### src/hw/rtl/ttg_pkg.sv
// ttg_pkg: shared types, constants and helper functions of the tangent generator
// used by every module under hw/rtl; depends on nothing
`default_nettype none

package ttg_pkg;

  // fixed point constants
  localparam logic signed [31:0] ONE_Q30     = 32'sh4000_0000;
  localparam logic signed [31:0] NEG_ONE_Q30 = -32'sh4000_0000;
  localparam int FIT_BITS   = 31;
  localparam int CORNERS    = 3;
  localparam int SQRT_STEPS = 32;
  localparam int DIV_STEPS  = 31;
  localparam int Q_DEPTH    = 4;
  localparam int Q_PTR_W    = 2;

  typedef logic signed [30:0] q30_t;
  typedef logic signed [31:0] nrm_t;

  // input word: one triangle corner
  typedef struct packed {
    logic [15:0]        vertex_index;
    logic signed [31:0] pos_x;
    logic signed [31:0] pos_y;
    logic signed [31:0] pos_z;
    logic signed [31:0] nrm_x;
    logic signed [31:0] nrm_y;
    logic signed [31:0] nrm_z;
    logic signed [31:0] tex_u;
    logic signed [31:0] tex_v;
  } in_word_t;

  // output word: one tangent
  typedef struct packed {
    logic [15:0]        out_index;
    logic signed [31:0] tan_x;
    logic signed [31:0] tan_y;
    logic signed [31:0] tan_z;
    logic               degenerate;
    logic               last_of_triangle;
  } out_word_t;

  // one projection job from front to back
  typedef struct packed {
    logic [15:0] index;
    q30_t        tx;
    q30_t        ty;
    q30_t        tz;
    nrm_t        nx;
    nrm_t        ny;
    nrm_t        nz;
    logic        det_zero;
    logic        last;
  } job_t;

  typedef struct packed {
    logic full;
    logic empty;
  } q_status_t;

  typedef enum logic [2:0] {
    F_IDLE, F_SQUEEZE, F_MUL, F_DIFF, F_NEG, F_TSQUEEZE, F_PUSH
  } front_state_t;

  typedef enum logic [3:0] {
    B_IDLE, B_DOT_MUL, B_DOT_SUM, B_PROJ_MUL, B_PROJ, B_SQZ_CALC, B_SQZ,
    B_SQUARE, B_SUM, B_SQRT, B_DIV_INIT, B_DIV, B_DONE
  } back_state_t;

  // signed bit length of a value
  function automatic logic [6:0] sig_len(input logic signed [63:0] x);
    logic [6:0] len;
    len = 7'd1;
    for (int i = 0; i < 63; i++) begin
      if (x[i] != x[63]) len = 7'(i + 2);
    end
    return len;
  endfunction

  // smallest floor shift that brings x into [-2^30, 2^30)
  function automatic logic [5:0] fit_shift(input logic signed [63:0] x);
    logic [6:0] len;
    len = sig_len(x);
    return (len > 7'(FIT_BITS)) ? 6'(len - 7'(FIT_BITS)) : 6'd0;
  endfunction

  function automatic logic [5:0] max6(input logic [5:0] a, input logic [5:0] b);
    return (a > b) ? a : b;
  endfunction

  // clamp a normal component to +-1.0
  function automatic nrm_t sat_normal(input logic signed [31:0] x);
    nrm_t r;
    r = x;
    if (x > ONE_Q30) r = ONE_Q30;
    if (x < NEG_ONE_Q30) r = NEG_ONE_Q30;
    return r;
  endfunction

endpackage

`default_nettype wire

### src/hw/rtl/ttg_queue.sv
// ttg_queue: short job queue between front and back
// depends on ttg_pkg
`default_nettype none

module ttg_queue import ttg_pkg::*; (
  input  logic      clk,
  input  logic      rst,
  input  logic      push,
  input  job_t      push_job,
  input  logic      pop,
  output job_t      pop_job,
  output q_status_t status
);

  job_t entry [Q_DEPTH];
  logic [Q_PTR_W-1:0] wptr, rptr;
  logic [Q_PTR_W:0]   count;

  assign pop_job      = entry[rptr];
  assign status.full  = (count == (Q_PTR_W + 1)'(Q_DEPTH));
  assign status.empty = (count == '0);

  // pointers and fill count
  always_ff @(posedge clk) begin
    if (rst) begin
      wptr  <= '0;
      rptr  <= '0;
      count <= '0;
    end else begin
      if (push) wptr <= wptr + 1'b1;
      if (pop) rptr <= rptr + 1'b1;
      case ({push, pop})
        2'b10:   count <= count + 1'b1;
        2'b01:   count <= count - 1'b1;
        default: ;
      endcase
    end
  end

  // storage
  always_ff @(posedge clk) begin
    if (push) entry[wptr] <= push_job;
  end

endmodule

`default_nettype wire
---
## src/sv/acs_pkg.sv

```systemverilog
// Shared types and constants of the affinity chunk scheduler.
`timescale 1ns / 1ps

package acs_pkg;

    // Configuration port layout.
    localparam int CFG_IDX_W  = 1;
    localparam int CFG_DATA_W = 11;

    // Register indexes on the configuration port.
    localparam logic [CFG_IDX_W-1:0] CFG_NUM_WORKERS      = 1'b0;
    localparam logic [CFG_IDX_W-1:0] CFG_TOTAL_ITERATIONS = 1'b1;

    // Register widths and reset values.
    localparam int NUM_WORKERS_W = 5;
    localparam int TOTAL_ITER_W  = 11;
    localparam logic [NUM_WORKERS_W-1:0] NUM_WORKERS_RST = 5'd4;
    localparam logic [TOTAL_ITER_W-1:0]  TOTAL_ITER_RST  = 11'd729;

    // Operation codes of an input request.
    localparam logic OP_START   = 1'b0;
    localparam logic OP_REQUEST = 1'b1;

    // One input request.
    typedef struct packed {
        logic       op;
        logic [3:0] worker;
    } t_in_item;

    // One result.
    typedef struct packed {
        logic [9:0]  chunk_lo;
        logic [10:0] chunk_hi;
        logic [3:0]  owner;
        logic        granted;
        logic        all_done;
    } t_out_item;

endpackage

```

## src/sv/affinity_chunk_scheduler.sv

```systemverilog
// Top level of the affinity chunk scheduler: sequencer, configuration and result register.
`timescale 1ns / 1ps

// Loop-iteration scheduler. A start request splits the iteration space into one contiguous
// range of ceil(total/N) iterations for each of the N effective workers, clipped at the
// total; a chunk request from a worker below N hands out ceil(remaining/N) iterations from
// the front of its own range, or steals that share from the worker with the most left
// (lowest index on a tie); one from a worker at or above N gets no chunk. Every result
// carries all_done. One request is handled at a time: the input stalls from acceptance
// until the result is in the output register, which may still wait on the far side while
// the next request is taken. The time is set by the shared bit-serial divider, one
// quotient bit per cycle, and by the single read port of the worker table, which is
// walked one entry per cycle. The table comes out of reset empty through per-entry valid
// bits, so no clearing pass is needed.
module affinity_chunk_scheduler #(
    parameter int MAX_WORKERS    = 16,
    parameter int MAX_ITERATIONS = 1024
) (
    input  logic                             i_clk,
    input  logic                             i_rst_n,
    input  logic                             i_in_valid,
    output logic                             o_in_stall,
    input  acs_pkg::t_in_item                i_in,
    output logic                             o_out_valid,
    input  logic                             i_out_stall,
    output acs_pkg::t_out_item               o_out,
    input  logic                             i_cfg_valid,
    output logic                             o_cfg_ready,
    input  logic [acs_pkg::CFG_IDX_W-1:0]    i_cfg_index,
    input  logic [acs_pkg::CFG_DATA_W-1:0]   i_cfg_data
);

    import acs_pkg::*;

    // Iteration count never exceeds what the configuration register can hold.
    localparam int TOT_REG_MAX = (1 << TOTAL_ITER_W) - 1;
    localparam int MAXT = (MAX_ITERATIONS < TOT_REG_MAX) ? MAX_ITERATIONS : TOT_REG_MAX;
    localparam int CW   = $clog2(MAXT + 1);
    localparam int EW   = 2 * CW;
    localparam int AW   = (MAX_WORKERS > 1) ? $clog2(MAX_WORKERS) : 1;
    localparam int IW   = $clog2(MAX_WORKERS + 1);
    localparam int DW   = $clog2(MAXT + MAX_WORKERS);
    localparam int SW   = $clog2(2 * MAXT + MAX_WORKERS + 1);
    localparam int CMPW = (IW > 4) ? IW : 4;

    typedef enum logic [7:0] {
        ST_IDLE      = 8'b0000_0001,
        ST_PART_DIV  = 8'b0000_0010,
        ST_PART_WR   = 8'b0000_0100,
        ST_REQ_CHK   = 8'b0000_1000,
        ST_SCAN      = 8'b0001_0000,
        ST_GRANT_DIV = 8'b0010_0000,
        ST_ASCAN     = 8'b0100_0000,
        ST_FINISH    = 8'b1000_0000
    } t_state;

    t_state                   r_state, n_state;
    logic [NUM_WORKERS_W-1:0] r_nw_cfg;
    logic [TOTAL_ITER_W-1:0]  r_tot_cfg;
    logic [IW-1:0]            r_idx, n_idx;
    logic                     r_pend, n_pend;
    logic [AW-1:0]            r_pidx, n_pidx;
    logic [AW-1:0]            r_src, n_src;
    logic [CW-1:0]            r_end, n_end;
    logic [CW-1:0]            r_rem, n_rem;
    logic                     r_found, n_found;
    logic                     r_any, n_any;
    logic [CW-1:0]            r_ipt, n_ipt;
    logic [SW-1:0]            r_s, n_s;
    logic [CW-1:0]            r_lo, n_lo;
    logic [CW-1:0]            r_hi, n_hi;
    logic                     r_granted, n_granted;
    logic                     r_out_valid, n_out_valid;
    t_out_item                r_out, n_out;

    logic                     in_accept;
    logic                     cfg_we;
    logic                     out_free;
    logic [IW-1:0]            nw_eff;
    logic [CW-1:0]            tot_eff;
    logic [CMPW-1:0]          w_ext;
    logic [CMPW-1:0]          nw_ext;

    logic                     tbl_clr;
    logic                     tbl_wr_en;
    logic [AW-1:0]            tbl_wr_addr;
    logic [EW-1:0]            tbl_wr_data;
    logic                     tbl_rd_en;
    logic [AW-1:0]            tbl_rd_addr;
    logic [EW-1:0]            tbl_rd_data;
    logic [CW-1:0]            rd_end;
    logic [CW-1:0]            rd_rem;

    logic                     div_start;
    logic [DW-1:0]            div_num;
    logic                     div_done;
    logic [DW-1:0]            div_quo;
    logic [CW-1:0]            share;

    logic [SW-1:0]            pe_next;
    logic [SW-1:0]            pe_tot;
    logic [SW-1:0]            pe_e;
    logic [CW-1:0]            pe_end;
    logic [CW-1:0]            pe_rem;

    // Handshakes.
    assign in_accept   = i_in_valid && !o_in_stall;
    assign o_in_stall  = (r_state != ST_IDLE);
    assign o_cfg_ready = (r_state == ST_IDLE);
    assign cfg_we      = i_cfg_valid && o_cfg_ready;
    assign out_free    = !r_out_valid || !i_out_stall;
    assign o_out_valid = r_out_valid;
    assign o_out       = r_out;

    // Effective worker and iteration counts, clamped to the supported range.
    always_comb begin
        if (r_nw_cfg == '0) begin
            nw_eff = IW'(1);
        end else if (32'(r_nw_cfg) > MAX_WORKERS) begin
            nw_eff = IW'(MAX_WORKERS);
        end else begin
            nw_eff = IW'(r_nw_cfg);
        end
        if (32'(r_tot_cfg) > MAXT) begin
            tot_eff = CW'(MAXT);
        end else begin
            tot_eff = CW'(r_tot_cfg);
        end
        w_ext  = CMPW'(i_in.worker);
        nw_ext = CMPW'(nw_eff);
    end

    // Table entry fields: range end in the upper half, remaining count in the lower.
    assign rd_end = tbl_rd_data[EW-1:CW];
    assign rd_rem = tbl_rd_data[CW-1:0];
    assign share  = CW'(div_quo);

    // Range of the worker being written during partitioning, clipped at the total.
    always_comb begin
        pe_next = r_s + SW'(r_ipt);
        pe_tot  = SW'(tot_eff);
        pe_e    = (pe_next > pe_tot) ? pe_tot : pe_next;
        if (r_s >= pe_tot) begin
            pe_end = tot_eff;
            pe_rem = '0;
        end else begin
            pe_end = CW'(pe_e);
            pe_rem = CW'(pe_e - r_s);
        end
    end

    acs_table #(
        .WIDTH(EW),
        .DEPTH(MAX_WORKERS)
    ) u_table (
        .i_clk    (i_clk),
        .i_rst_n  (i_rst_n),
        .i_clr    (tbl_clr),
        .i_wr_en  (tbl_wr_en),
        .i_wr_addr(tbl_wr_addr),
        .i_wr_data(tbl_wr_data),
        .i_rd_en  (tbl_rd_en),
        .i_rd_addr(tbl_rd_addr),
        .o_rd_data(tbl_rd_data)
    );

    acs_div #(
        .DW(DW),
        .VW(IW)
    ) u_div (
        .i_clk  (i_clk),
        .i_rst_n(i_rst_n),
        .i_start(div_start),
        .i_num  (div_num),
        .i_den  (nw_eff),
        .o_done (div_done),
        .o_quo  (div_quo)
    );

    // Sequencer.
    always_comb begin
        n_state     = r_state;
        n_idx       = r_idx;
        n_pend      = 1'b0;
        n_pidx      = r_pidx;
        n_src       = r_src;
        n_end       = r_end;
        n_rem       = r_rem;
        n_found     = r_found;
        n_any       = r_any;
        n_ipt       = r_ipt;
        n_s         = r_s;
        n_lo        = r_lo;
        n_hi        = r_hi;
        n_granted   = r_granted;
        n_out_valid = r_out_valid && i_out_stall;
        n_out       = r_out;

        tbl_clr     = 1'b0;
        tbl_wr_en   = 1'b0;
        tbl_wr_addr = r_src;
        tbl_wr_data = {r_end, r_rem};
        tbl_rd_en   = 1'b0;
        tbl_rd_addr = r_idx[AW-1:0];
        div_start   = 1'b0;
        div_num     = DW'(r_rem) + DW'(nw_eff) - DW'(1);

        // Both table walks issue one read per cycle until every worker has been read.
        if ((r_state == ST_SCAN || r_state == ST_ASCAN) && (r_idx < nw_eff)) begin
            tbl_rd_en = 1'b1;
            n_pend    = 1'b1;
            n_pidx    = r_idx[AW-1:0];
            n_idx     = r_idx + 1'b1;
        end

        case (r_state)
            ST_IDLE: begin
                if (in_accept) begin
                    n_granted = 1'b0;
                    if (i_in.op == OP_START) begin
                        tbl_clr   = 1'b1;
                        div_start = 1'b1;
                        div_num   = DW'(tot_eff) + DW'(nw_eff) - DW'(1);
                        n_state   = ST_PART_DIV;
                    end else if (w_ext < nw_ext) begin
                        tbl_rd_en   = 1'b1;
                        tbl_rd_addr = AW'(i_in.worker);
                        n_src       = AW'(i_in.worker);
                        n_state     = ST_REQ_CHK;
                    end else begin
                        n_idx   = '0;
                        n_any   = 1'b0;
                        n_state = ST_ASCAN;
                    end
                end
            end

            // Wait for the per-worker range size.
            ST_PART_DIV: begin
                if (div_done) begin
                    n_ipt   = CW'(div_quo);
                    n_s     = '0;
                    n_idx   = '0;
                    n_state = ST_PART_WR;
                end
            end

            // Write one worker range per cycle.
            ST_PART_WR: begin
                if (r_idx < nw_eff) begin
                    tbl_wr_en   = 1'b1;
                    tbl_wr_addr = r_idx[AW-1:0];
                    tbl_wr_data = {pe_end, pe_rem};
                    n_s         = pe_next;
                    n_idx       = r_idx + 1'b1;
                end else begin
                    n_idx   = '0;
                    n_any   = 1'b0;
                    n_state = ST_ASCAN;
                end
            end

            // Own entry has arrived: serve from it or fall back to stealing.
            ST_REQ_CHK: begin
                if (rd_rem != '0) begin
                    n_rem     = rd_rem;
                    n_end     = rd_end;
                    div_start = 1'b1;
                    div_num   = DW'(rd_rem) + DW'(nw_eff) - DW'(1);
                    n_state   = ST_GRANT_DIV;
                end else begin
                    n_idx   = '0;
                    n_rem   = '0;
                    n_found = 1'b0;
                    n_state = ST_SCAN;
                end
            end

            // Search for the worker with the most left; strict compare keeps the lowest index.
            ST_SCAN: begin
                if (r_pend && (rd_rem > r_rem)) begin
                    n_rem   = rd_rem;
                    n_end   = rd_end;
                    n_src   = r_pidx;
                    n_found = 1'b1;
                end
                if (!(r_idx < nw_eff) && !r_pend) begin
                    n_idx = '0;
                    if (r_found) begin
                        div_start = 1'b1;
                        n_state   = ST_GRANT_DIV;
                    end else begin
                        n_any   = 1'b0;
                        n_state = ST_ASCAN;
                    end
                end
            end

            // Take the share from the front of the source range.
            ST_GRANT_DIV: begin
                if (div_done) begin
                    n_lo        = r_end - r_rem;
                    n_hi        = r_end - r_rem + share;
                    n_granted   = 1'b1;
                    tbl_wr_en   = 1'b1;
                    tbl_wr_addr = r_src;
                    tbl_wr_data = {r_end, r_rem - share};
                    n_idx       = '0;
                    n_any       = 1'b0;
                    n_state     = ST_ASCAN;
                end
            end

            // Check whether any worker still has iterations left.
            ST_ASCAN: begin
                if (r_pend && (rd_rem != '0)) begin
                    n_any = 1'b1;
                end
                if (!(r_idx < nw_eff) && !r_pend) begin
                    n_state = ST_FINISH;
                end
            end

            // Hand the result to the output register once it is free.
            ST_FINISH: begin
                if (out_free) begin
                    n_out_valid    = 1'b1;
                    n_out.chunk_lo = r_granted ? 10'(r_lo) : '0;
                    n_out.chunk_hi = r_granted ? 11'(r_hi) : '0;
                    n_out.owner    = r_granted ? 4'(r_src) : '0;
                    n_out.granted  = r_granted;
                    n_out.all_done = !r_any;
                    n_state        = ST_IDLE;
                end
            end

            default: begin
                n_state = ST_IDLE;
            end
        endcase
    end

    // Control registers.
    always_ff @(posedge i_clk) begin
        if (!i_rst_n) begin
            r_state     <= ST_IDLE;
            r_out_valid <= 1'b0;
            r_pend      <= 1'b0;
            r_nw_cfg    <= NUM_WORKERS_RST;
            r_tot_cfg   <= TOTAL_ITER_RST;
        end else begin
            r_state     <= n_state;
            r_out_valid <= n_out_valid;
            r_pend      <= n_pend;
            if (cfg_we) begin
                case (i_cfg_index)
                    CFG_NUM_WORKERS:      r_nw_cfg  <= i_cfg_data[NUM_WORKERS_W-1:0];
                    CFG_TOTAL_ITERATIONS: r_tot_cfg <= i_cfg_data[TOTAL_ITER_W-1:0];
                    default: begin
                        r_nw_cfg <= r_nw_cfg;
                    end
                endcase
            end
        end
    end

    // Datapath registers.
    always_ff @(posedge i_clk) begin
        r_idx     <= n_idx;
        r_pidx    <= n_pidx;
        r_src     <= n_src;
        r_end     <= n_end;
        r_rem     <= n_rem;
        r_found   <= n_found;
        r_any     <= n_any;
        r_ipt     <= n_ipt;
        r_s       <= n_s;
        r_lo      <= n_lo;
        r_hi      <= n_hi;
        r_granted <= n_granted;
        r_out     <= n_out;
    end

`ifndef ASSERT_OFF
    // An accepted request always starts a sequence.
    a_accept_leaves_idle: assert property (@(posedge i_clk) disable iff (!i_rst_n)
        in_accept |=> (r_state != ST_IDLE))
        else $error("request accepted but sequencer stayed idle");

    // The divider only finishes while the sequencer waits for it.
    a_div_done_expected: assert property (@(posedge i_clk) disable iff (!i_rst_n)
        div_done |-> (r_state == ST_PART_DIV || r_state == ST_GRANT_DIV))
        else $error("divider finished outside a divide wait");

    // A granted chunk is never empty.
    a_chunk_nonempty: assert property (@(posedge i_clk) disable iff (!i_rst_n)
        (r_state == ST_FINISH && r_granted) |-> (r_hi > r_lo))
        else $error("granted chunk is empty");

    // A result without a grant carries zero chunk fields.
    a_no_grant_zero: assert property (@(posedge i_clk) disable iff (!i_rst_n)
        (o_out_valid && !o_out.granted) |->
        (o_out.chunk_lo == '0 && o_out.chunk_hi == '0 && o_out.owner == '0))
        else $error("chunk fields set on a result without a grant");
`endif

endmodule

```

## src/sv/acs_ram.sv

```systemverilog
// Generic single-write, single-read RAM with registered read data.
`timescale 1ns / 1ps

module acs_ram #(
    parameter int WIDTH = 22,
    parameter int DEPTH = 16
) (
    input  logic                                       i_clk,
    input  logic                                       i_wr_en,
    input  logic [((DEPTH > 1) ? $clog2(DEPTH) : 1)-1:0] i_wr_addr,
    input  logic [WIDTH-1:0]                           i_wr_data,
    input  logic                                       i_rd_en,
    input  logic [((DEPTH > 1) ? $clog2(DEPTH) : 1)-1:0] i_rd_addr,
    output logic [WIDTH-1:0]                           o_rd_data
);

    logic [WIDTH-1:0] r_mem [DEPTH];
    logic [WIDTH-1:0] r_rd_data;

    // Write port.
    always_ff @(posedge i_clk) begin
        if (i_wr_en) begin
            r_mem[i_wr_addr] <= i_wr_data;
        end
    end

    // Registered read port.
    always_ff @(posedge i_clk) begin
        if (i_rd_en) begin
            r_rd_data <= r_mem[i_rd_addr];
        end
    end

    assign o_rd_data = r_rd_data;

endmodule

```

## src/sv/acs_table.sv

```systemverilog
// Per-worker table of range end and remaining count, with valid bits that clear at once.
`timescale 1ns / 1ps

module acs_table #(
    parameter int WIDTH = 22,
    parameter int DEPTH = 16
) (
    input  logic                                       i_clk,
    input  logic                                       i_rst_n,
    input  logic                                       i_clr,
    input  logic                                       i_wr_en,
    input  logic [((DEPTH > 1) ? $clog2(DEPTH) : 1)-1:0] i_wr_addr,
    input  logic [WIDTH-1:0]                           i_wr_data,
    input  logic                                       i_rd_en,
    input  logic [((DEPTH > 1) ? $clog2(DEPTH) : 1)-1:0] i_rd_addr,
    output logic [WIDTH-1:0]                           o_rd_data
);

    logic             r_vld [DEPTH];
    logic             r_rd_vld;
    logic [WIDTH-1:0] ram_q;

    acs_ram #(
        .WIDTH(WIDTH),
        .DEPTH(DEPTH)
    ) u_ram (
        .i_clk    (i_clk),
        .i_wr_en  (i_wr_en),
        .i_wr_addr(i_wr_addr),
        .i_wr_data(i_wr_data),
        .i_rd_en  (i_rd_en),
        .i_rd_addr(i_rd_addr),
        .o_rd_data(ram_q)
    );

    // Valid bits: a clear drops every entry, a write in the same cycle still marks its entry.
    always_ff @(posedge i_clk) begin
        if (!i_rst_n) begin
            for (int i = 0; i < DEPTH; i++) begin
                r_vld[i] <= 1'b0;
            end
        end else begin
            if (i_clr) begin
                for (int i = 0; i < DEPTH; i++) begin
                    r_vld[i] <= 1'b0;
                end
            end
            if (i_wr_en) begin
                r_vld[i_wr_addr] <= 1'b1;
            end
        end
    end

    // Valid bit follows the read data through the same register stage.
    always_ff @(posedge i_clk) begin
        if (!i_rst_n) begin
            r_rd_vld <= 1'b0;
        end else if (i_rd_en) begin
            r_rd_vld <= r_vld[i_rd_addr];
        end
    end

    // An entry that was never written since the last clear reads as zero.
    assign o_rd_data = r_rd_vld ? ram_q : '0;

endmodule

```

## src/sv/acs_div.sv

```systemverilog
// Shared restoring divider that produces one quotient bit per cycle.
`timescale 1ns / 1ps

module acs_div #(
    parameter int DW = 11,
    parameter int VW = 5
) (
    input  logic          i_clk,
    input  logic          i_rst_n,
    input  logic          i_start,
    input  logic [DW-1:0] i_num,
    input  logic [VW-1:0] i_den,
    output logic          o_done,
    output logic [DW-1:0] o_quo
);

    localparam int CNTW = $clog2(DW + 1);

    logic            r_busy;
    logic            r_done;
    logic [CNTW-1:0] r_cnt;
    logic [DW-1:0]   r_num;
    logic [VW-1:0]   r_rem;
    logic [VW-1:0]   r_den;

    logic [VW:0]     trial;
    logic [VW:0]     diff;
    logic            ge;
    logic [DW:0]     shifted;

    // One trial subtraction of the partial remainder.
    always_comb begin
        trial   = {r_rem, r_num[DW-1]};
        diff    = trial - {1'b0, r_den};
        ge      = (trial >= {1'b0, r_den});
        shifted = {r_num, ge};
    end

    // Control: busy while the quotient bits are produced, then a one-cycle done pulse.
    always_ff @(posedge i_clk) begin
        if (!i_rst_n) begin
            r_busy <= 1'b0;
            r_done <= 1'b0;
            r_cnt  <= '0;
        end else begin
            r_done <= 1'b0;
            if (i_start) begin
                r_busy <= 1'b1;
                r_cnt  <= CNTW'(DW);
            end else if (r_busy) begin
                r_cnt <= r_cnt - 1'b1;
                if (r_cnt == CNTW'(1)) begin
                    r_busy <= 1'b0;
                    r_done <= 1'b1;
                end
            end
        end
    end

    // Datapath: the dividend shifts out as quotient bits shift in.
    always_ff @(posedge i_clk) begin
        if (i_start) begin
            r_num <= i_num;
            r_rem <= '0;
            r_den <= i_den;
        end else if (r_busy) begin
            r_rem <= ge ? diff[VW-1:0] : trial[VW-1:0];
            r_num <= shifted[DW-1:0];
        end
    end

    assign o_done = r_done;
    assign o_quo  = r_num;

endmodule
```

**WHAT THE TASK ASKS**. Scan the material above and copy every line that holds the string "still".

**EXERCISE OUTPUT**.
// until the result is in the output register, which may still wait on the far side while
            // Check whether any worker still has iterations left.
    // Valid bits: a clear drops every entry, a write in the same cycle still marks its entry.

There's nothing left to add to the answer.